Suspected Syria gas attack kills dozens, including children
BEIRUT (AP) — A suspected chemical attack in a town in Syria's rebel-held northern Idlib province killed dozens of people today, opposition activists said, describing the attack as among the worst in the country's six-year civil war.
Hours later, a small field hospital in the region was struck and destroyed, according to a civil defense worker in the area. There was no information if anyone was killed in that attack.
The Britain-based Syrian Observatory for Human Rights monitoring group put the death toll from the gas attack at 58, saying there were 11 children among the dead. Meanwhile, the Idlib Media Center said dozens of people had been killed.
The media center published footage of medical workers appearing to intubate an unresponsive man stripped down to his underwear and hooking up a little girl foaming at the mouth to a ventilator. It was not immediately clear if all those killed died from suffocation or were struck by other airstrikes occurring in the area around the same time.

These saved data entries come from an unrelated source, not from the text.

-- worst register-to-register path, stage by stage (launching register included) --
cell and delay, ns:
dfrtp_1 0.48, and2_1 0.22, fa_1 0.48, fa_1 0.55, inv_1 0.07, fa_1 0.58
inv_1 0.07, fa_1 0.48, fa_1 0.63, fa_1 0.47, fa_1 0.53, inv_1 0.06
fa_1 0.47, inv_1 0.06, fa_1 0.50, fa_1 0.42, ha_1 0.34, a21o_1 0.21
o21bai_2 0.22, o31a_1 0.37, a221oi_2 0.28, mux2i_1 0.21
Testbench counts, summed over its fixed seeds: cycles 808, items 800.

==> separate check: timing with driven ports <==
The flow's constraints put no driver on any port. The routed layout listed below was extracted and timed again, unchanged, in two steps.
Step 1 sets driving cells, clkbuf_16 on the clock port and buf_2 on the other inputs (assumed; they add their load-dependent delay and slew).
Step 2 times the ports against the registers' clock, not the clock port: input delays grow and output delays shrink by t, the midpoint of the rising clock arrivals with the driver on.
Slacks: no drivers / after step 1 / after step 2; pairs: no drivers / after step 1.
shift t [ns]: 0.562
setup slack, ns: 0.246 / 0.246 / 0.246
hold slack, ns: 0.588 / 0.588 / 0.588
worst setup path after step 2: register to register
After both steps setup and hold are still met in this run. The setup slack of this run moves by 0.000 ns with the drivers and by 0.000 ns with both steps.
What follows belongs to an exercise in optimizing a design on an open flow for small area; a production flow would make more cautious choices.
Function was checked by simulation only, so behaviour that the tests miss may differ from the original.
Power and IR drop assume default switching activity.

`flow/area.abc`:
```
strash
 &get -n
 &deepsyn -T 120 -S 0
 &put
 &get -n
 &dch -f
 &nf -p -R 1000 -F 8 -A 4 -C 32
 &put
```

It was the third claim of a chemical attack in just over a week in Syria. The previous two were reported in Hama province, in an area not far from Khan Sheikhoun, the site of Tuesday's alleged attack.
Today's reports came on the eve of a major international meeting in Brussels on the future of Syria and the region, to be hosted by the EU's High Representative Federica Mogherini.
There was no comment from the government in Damascus in the immediate aftermath of the attack, which activists said was the worst since the 2013 toxic gas attack on the Damascus suburb of Ghouta that killed hundreds of civilians. That attack, which a U.N. report said was an attack by toxic sarin gas, was the worst in Syria's civil war.